Top of Information shown
$ cat config.mk
export PLATFORM = sky130hd
export DESIGN_NAME = ddr5_phy_wrdata_burst_gen
export DESIGN_NICKNAME = d
export VERILOG_FILES = /design/src/rtl/ddr5_phy_wrdata_burst_gen.sv
export SDC_FILE = /design/constraint.sdc
export NUM_CORES = 1
export LEC_CHECK = 0
export ABC_AREA = 1
export ABC_CLOCK_PERIOD_IN_PS = 7000
export BUFFER_PORTS_ARGS = -buffer_cell sky130_fd_sc_hd__buf_2
export CAP_MARGIN = 20
export CELL_PAD_IN_SITES_DETAIL_PLACEMENT = 0
export CELL_PAD_IN_SITES_GLOBAL_PLACEMENT = 1
export CORE_MARGIN = 4
export CORE_UTILIZATION = 25
export CTS_CLUSTER_SIZE = 8
export DETAILED_ROUTE_END_ITERATION = 10
export HOLD_SLACK_MARGIN = 0.1
export PLACE_DENSITY_LB_ADDON = 0.1
export REMOVE_ABC_BUFFERS = 1
export SETUP_SLACK_MARGIN = 0.4
export SLEW_MARGIN = 10
export SYNTH_ARGS = -nofsm -noshare
export SYNTH_HDL_FRONTEND = slang
export SYNTH_SLANG_ARGS = --single-unit
$ cat constraint.sdc
create_clock -name clk_i -period 7 [get_ports clk_i]
set_clock_uncertainty 0.1 [all_clocks]
set_input_delay 0.7 -clock clk_i [delete_from_list [all_inputs] [get_ports clk_i]]
set_output_delay 0.7 -clock clk_i [all_outputs]
set_load 0.01 [all_outputs]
Bottom of Information shown
Exercise description: Starting from the line that contains "export DESIGN_NICKNAME = d", reproduce each line of the data exactly through the last one.

Answer section:
export DESIGN_NICKNAME = d
export VERILOG_FILES = /design/src/rtl/ddr5_phy_wrdata_burst_gen.sv
export SDC_FILE = /design/constraint.sdc
export NUM_CORES = 1
export LEC_CHECK = 0
export ABC_AREA = 1
export ABC_CLOCK_PERIOD_IN_PS = 7000
export BUFFER_PORTS_ARGS = -buffer_cell sky130_fd_sc_hd__buf_2
export CAP_MARGIN = 20
export CELL_PAD_IN_SITES_DETAIL_PLACEMENT = 0
export CELL_PAD_IN_SITES_GLOBAL_PLACEMENT = 1
export CORE_MARGIN = 4
export CORE_UTILIZATION = 25
export CTS_CLUSTER_SIZE = 8
export DETAILED_ROUTE_END_ITERATION = 10
export HOLD_SLACK_MARGIN = 0.1
export PLACE_DENSITY_LB_ADDON = 0.1
export REMOVE_ABC_BUFFERS = 1
export SETUP_SLACK_MARGIN = 0.4
export SLEW_MARGIN = 10
export SYNTH_ARGS = -nofsm -noshare
export SYNTH_HDL_FRONTEND = slang
export SYNTH_SLANG_ARGS = --single-unit
$ cat constraint.sdc
create_clock -name clk_i -period 7 [get_ports clk_i]
set_clock_uncertainty 0.1 [all_clocks]
set_input_delay 0.7 -clock clk_i [delete_from_list [all_inputs] [get_ports clk_i]]
set_output_delay 0.7 -clock clk_i [all_outputs]
set_load 0.01 [all_outputs]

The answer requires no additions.